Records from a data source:
##############################
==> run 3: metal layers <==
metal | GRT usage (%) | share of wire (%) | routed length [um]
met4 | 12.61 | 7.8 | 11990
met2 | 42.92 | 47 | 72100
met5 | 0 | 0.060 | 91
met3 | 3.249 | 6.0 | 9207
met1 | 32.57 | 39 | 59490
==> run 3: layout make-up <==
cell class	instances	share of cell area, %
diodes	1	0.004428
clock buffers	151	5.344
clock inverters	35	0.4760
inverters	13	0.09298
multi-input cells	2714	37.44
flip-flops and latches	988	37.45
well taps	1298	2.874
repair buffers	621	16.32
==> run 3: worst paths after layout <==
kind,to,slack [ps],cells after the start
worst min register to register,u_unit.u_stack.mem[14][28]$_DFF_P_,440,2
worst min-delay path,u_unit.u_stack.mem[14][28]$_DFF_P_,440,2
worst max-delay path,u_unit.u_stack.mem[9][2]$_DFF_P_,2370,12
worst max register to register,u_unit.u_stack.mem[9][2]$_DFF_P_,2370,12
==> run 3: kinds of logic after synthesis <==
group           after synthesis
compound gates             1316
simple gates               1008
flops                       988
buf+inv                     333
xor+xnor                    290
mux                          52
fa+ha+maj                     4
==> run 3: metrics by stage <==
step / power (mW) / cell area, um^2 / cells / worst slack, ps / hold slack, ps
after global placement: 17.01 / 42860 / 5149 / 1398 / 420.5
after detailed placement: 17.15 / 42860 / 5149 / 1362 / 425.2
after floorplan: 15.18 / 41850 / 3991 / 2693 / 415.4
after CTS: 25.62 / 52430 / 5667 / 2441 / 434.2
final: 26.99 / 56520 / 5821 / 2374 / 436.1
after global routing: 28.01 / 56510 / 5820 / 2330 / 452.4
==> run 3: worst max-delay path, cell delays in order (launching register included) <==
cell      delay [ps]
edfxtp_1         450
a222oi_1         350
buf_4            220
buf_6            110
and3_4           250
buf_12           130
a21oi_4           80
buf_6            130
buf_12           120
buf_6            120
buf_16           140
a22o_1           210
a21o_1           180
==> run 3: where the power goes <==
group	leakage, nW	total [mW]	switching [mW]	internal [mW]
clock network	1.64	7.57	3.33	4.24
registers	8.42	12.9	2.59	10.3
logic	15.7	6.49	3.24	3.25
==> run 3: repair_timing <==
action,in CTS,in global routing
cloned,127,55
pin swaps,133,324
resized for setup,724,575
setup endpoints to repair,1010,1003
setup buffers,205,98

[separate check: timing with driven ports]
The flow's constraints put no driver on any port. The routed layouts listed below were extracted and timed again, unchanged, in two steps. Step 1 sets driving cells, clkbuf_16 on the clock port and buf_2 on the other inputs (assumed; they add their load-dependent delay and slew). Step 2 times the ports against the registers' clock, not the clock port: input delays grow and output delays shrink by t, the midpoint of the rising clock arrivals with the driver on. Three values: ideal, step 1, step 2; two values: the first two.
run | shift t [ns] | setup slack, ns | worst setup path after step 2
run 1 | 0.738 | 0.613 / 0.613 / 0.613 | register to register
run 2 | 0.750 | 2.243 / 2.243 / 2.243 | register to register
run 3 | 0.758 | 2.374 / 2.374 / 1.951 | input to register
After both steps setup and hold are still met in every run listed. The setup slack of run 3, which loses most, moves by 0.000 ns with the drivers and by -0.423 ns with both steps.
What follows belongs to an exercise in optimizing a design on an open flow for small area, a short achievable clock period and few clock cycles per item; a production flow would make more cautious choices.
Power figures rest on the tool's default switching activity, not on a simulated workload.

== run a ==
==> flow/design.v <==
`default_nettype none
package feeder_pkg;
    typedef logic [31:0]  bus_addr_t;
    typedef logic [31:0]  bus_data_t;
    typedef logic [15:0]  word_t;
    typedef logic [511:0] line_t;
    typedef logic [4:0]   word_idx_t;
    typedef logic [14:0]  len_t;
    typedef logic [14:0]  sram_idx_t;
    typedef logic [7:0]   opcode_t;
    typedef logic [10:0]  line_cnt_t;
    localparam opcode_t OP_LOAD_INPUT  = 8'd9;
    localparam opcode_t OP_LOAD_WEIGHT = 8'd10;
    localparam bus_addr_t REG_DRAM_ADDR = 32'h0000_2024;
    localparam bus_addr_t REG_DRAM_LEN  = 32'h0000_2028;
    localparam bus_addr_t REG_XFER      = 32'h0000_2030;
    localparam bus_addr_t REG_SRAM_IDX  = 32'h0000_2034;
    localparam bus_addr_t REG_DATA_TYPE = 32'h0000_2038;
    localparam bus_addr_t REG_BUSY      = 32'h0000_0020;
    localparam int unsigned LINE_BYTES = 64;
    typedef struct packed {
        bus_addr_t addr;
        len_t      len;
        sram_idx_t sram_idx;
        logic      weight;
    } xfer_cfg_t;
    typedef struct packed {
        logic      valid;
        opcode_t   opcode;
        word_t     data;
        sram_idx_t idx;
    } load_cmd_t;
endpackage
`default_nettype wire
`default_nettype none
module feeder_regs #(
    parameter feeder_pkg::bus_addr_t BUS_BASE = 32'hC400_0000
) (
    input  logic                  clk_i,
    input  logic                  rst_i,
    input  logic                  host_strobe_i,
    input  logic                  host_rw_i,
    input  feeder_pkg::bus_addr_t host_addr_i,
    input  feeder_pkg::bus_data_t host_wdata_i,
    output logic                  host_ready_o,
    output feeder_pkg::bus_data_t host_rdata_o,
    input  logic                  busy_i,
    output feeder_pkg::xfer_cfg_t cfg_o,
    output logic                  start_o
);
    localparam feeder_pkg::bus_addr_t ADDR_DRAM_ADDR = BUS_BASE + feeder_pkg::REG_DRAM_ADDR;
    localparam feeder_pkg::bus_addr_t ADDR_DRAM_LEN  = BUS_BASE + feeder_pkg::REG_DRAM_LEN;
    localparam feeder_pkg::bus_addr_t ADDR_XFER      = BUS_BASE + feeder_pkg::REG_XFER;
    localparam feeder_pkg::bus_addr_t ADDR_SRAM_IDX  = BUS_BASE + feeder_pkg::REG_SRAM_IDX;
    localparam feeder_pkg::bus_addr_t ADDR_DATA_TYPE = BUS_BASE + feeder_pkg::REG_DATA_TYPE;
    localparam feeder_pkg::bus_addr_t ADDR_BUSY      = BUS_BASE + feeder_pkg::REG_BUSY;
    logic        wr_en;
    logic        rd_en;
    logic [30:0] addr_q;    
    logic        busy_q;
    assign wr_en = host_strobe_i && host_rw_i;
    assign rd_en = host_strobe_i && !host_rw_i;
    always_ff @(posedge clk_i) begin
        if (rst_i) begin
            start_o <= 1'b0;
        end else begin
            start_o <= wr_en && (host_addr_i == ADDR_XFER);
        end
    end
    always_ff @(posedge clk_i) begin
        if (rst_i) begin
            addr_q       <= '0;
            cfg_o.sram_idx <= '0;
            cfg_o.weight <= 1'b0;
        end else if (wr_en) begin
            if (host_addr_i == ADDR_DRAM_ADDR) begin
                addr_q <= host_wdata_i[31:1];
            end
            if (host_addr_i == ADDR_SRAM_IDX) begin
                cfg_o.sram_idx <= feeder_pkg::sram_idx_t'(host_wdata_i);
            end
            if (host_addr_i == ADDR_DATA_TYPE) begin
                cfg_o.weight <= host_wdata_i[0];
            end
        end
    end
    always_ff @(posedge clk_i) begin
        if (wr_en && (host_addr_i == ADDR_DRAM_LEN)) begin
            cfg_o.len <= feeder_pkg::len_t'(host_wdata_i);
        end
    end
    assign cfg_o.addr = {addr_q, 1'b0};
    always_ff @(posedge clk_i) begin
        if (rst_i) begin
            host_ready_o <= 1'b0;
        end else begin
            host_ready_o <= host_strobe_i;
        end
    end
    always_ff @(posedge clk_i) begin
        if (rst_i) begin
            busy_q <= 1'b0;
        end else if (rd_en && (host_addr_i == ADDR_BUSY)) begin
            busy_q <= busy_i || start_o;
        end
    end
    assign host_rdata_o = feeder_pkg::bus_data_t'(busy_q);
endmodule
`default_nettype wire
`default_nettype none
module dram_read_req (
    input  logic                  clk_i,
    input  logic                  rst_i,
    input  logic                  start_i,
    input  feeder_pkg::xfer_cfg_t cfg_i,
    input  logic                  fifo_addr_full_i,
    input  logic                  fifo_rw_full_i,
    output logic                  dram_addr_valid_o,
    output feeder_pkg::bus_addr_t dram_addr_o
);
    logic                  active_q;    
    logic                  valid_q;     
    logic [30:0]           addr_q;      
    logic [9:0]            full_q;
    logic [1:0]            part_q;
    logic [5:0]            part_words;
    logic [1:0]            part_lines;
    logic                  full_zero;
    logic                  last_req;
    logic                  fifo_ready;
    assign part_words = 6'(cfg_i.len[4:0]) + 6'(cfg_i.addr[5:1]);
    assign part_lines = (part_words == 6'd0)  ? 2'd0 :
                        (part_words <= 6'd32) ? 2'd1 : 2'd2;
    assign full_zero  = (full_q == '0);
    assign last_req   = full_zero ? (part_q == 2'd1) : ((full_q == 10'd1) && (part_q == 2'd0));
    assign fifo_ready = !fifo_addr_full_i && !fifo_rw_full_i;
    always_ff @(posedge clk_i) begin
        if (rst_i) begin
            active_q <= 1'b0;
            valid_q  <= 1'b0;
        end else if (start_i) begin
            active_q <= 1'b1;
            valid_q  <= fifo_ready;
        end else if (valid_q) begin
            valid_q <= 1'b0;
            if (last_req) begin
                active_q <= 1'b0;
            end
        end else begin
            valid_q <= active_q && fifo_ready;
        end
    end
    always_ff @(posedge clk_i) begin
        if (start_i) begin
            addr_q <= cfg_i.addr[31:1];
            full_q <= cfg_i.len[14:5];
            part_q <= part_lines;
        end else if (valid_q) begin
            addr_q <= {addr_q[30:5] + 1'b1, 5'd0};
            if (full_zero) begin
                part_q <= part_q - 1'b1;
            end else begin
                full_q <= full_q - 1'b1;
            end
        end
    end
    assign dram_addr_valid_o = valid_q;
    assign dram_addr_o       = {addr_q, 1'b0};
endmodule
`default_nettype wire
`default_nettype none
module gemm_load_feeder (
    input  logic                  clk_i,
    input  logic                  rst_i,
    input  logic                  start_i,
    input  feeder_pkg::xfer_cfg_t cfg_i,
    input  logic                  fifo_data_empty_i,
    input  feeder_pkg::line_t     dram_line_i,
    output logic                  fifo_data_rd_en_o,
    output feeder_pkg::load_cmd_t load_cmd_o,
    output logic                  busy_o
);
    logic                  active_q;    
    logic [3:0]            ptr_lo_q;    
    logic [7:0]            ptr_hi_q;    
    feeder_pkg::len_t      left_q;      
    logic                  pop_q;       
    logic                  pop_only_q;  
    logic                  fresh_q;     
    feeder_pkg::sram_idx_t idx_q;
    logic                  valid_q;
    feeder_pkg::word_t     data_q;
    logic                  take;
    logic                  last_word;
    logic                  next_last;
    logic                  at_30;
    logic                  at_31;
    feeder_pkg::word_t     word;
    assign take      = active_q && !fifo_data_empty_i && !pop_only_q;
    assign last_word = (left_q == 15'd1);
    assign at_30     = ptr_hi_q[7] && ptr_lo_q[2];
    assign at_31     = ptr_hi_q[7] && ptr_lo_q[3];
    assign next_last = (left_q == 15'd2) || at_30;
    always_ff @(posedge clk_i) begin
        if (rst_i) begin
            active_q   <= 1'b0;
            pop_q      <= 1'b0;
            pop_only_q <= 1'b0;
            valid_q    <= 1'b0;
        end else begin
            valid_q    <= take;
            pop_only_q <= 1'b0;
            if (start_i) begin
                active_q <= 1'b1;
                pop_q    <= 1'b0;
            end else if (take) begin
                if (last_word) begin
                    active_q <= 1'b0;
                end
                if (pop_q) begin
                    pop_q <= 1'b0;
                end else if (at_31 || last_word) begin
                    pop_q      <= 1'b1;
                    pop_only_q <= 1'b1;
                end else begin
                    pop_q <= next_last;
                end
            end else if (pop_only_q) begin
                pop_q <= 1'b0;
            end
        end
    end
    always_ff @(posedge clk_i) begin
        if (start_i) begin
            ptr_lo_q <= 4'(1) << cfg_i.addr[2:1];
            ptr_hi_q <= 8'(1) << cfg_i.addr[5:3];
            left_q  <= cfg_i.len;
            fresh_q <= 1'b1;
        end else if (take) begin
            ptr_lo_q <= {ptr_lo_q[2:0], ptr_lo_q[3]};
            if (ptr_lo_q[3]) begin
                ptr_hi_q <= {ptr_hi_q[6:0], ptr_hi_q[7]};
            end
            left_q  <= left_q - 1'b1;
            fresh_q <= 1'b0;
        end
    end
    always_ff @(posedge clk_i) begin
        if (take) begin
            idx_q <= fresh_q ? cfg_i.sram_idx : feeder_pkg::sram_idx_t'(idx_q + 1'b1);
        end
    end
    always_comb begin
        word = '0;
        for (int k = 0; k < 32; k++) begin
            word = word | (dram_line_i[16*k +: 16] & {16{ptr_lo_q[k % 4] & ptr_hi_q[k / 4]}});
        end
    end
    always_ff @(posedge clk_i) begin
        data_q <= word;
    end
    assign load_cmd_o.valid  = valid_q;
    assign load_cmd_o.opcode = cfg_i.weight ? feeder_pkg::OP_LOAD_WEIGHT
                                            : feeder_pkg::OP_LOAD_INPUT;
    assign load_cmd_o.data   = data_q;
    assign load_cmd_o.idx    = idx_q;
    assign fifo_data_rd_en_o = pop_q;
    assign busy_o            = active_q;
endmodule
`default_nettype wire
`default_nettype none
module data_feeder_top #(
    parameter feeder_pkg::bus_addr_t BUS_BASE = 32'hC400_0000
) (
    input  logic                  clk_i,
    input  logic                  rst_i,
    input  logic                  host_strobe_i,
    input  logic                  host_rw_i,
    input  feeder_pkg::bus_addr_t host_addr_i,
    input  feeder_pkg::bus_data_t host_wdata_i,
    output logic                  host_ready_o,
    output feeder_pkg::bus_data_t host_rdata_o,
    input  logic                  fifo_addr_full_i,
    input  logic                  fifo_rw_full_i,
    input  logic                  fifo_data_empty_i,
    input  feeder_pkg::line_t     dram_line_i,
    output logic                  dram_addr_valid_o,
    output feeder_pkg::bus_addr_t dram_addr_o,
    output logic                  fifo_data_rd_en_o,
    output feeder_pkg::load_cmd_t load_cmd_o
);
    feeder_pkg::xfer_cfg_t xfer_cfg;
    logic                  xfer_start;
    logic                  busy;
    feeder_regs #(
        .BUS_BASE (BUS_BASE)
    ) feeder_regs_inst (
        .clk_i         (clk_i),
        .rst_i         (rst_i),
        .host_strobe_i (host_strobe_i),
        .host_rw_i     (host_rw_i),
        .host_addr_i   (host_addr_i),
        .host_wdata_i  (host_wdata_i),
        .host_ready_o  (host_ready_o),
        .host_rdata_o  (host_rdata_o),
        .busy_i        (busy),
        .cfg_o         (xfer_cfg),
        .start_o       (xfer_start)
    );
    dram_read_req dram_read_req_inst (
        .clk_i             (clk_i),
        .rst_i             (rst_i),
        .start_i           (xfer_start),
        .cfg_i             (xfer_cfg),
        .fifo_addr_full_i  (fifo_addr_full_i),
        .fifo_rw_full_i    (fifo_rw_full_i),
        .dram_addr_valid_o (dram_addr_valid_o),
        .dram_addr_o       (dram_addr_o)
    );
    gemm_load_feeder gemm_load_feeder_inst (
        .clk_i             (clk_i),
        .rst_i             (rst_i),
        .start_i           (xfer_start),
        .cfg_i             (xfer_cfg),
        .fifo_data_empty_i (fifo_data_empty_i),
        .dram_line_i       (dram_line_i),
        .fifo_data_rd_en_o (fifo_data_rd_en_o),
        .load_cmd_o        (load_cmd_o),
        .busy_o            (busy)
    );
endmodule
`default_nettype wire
##############################
### WORK INSTRUCTION
Say how many lines of the data include the word "group". Nothing other than the number should be given.

### ANSWER TO THIS EXERCISE
2